Task objective: Reproduce, from the lines below, exactly the stretch that begins at the line containing "clk root buf = clkbuf_8" and ends at the line containing "kind of critical path = in2reg", both included.

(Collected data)

• • • • • • •

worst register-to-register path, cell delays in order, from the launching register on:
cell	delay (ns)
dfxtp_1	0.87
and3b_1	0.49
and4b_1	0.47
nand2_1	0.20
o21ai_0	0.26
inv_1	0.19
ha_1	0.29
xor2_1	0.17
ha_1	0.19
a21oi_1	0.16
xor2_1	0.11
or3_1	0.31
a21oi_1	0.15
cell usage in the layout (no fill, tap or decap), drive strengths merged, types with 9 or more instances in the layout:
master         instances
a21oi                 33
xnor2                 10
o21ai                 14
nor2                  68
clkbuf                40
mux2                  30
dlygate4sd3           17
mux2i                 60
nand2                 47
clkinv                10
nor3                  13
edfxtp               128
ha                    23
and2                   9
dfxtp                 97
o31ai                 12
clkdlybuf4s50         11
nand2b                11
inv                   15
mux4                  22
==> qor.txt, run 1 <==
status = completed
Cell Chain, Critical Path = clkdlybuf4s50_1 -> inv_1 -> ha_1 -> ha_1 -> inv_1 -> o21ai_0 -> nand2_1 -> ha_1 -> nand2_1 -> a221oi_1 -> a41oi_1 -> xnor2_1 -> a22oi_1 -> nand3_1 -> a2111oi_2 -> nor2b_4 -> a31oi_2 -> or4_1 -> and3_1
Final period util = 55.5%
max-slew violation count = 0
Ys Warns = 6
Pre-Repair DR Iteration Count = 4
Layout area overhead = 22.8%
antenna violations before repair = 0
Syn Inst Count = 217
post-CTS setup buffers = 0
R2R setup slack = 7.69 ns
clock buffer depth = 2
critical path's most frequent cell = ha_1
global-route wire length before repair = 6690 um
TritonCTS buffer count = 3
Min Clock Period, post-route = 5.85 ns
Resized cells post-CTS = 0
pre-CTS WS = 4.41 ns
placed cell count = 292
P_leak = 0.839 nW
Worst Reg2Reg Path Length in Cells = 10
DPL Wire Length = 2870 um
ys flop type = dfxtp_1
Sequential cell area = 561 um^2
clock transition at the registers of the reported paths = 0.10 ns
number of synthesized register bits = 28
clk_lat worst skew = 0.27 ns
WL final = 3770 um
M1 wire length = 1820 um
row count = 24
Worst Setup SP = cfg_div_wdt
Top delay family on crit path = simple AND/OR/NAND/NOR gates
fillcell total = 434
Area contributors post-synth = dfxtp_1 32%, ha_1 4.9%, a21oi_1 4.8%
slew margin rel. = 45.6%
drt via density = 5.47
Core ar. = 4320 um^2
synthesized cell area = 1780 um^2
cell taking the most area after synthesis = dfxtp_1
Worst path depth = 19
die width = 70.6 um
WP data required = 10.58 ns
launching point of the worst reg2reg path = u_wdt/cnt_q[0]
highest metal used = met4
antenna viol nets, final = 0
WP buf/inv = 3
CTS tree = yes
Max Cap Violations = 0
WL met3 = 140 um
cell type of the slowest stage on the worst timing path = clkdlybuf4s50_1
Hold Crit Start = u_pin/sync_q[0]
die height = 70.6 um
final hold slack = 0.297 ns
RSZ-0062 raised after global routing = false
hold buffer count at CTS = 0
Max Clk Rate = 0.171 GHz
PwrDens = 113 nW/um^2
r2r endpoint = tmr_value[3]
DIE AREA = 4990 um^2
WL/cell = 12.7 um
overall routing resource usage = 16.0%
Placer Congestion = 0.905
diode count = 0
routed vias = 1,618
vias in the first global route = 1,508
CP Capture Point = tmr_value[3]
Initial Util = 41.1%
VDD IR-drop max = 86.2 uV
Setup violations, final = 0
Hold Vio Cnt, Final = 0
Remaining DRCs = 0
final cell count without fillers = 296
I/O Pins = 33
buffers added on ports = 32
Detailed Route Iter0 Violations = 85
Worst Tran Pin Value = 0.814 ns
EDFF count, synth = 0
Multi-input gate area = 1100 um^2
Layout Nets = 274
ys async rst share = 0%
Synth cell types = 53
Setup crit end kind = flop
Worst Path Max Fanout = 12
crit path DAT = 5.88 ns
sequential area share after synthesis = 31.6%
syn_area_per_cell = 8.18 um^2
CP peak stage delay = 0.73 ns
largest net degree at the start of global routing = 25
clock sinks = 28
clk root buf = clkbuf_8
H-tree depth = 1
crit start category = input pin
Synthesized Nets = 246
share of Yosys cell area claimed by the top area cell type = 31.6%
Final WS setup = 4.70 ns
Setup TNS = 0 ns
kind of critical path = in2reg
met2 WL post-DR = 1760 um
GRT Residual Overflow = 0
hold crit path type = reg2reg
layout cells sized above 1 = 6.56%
==> src/rtl/cmdp_pkg.sv <==
package cmdp_pkg;

    localparam logic [7:0] FRM_OPEN  = 8'h55;
    localparam logic [7:0] FRM_CLOSE = 8'hAA;

    localparam logic [7:0] OP_RESET = 8'h01;
    localparam logic [7:0] OP_READ  = 8'h10;
    localparam logic [7:0] OP_WRITE = 8'h11;

    localparam logic [7:0] REPLY_READ  = 8'h7F;
    localparam logic [7:0] REPLY_WRITE = 8'h7E;
    localparam logic [7:0] REPLY_RESET = 8'h7D;
    localparam logic [7:0] REPLY_ERROR = 8'hFE;

    typedef enum logic [1:0] {
        RK_READ,
        RK_WRITE,
        RK_RESET,
        RK_ERROR
    } reply_kind_e;

    typedef enum logic [2:0] {
        PS_IDLE,
        PS_OPCODE,
        PS_ARGS,
        PS_CLOSE,
        PS_EXEC,
        PS_DRAIN
    } parse_state_e;

endpackage

==> src/rtl/cmdp_frame_rx.sv <==
module cmdp_frame_rx
    import cmdp_pkg::*;
#(
    parameter int DATA_W = 32
) (
    input  logic              clk,
    input  logic              rst_n,
    input  logic              rx_valid,
    input  logic [7:0]        rx_data,
    output logic              rx_ready,
    input  logic              reply_busy,
    output logic              exec,
    output logic              frame_ok,
    output logic [7:0]        opcode,
    output logic [7:0]        core_addr,
    output logic [7:0]        reg_addr,
    output logic [DATA_W-1:0] wr_data
);

    localparam int NBYTES = DATA_W / 8;
    localparam int ARG_B  = NBYTES + 2;
    localparam int ARG_W  = ARG_B * 8;
    localparam int CNT_W  = $clog2(ARG_B + 1);

    typedef struct packed {
        parse_state_e       st;
        logic [7:0]         op;
        logic               ok;
        logic [CNT_W-1:0]   left;
        logic [ARG_W-1:0]   args;
    } rx_regs_t;

    rx_regs_t q, d;
    logic     take;

    always_comb begin
        d        = q;
        rx_ready = (q.st == PS_IDLE) || (q.st == PS_OPCODE) ||
                   (q.st == PS_ARGS) || (q.st == PS_CLOSE);
        take     = rx_valid && rx_ready;
        case (q.st)
            PS_IDLE: begin
                if (take && rx_data == FRM_OPEN) d.st = PS_OPCODE;
            end
            PS_OPCODE: begin
                if (take) begin
                    d.op = rx_data;
                    d.ok = 1'b0;
                    case (rx_data)
                        OP_RESET: begin
                            d.left = '0;
                            d.st   = PS_CLOSE;
                        end
                        OP_READ: begin
                            d.left = CNT_W'(2);
                            d.st   = PS_ARGS;
                        end
                        OP_WRITE: begin
                            d.left = CNT_W'(ARG_B);
                            d.st   = PS_ARGS;
                        end
                        default: d.st = PS_EXEC;
                    endcase
                end
            end
            PS_ARGS: begin
                if (take) begin
                    d.args = {q.args[ARG_W-9:0], rx_data};
                    d.left = q.left - CNT_W'(1);
                    if (q.left == CNT_W'(1)) d.st = PS_CLOSE;
                end
            end
            PS_CLOSE: begin
                if (take) begin
                    d.ok = (rx_data == FRM_CLOSE);
                    d.st = PS_EXEC;
                end
            end
            PS_EXEC: d.st = PS_DRAIN;
            PS_DRAIN: begin
                if (!reply_busy) d.st = PS_IDLE;
            end
            default: d.st = PS_IDLE;
        endcase
    end

    always_ff @(posedge clk or negedge rst_n) begin
        if (!rst_n) q <= '0;
        else        q <= d;
    end

    always_comb begin
        exec     = (q.st == PS_EXEC);
        frame_ok = q.ok;
        opcode   = q.op;
        wr_data  = q.args[DATA_W-1:0];
        if (q.op == OP_WRITE) begin
            core_addr = q.args[ARG_W-1 -: 8];
            reg_addr  = q.args[ARG_W-9 -: 8];
        end else begin
            core_addr = q.args[15:8];
            reg_addr  = q.args[7:0];
        end
    end

endmodule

• • • • • • •

Reply:
clk root buf = clkbuf_8
H-tree depth = 1
crit start category = input pin
Synthesized Nets = 246
share of Yosys cell area claimed by the top area cell type = 31.6%
Final WS setup = 4.70 ns
Setup TNS = 0 ns
kind of critical path = in2reg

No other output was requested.